== Work instruction ==
Go through the data and report each line that holds the string "multi".

Start of Data provided

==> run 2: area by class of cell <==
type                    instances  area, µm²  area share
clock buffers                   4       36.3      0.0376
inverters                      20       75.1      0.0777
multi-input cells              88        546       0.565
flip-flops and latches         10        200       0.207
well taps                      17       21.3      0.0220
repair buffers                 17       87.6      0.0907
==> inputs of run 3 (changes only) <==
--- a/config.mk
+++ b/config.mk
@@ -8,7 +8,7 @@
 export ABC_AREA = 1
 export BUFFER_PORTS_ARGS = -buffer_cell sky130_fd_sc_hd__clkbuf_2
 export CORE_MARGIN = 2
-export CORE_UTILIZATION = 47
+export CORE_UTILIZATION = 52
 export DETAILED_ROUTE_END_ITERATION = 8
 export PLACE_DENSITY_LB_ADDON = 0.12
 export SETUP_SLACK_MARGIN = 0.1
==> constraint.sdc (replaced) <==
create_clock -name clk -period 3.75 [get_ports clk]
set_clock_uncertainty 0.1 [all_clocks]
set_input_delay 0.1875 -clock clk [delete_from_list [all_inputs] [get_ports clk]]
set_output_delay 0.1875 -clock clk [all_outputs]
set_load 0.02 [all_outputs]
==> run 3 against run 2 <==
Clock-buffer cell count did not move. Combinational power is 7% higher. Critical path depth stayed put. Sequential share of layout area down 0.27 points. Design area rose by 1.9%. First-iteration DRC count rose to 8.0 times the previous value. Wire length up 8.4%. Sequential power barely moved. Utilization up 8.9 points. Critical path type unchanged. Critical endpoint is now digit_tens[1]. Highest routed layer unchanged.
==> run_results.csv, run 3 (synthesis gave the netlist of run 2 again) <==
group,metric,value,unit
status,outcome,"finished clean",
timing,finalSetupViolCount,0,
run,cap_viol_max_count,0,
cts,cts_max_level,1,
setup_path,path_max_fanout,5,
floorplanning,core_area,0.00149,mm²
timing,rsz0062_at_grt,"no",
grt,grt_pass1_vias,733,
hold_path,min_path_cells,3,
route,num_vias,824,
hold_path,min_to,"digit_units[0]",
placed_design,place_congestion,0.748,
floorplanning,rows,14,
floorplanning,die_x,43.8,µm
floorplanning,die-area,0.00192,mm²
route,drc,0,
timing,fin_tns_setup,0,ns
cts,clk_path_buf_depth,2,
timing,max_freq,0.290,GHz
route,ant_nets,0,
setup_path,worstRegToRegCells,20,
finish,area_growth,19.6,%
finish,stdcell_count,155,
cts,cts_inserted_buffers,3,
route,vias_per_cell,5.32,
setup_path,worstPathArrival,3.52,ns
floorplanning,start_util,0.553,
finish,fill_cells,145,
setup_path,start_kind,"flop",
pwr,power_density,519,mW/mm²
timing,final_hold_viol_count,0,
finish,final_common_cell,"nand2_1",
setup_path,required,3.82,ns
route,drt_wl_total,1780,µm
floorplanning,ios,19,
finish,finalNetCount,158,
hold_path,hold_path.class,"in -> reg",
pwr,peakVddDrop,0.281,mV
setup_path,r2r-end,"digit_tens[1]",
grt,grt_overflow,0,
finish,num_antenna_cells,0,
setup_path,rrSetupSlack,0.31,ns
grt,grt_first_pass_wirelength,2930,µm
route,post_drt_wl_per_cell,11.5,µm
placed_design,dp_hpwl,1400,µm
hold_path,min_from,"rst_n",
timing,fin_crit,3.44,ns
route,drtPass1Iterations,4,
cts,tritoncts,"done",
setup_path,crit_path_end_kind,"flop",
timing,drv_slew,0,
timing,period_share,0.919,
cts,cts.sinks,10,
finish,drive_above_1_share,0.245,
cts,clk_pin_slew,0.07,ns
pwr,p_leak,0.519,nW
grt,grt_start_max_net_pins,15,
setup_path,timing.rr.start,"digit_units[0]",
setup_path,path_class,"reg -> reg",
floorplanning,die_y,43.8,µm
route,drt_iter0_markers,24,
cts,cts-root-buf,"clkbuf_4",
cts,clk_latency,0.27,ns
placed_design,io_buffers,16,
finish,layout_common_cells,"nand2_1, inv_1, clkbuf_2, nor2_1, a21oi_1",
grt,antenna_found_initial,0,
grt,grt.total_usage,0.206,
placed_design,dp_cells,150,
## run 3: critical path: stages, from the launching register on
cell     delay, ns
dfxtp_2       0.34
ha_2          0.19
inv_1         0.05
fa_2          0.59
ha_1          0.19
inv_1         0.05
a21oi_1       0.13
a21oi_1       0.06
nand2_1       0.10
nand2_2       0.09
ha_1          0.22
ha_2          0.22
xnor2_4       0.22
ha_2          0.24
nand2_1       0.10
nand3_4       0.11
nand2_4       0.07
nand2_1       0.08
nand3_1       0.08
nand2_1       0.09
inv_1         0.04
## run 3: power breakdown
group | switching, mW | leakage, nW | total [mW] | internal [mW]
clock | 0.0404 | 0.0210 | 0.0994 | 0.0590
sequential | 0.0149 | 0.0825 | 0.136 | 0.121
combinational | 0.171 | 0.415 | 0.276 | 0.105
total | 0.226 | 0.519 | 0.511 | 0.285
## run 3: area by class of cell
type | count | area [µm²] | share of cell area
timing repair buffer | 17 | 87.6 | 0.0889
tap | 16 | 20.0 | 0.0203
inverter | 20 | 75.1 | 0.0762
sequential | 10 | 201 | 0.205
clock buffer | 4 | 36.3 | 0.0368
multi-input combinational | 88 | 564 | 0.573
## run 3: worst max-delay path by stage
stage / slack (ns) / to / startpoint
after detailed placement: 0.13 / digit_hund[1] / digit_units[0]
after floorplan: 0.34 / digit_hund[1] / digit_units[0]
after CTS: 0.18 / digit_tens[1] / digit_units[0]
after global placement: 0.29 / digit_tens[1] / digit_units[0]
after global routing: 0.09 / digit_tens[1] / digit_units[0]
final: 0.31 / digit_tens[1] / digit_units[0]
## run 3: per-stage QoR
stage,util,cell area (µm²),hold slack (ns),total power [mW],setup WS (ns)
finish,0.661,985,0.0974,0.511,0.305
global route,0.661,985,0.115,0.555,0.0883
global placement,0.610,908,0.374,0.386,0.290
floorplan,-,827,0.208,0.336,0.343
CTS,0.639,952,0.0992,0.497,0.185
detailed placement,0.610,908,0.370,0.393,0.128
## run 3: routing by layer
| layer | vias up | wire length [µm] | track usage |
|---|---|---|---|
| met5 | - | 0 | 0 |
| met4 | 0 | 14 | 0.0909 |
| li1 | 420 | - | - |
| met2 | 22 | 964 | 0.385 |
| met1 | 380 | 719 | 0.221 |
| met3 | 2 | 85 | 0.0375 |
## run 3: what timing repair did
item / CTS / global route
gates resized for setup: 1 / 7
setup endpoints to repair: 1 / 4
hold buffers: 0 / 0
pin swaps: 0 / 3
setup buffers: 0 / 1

End of Data provided
Start of Data provided

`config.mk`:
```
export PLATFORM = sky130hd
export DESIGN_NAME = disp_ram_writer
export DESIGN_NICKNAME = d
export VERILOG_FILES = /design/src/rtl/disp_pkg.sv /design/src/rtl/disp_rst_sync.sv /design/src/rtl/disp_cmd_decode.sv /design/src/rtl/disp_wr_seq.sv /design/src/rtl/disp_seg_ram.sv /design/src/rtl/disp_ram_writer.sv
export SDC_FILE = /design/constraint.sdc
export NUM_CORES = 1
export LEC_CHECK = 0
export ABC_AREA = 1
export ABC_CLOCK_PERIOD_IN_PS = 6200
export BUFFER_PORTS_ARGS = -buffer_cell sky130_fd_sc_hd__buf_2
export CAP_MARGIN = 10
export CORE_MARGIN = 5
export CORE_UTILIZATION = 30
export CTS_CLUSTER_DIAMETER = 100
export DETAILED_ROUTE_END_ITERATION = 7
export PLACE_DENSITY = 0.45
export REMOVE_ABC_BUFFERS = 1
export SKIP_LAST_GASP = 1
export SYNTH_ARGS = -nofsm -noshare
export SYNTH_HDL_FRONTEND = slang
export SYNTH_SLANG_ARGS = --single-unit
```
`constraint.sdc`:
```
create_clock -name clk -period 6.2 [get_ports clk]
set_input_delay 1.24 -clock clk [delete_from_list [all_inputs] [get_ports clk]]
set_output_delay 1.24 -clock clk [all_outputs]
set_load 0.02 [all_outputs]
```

End of Data provided
Start of Data provided

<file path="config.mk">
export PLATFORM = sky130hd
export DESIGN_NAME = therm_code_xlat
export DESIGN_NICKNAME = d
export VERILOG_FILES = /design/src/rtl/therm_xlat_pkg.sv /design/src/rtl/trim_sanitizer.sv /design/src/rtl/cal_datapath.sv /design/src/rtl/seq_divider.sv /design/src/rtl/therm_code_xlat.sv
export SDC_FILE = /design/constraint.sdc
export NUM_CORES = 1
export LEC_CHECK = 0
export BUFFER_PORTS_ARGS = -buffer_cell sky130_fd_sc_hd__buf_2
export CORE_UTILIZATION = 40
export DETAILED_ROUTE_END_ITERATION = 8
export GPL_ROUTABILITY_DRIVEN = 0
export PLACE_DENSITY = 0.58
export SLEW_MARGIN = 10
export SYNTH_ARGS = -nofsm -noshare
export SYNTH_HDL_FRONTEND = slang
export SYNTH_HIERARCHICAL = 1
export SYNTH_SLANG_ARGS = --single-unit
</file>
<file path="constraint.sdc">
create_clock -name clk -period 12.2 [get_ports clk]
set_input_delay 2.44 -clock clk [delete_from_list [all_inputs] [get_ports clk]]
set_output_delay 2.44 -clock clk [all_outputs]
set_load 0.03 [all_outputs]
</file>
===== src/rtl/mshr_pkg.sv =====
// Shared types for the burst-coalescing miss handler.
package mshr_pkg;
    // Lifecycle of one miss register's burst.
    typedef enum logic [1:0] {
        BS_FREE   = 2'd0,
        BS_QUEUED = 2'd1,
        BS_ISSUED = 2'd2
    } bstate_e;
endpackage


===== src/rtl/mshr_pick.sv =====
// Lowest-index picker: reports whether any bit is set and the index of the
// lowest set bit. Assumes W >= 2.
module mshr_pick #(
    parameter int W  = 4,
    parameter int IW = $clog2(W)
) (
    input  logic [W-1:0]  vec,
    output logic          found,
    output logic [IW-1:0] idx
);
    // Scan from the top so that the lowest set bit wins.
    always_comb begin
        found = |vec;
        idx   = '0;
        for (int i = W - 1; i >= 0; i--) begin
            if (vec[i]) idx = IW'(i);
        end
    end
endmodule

End of Data provided

== Answer to this exercise ==
multi-input cells              88        546       0.565
multi-input combinational | 88 | 564 | 0.573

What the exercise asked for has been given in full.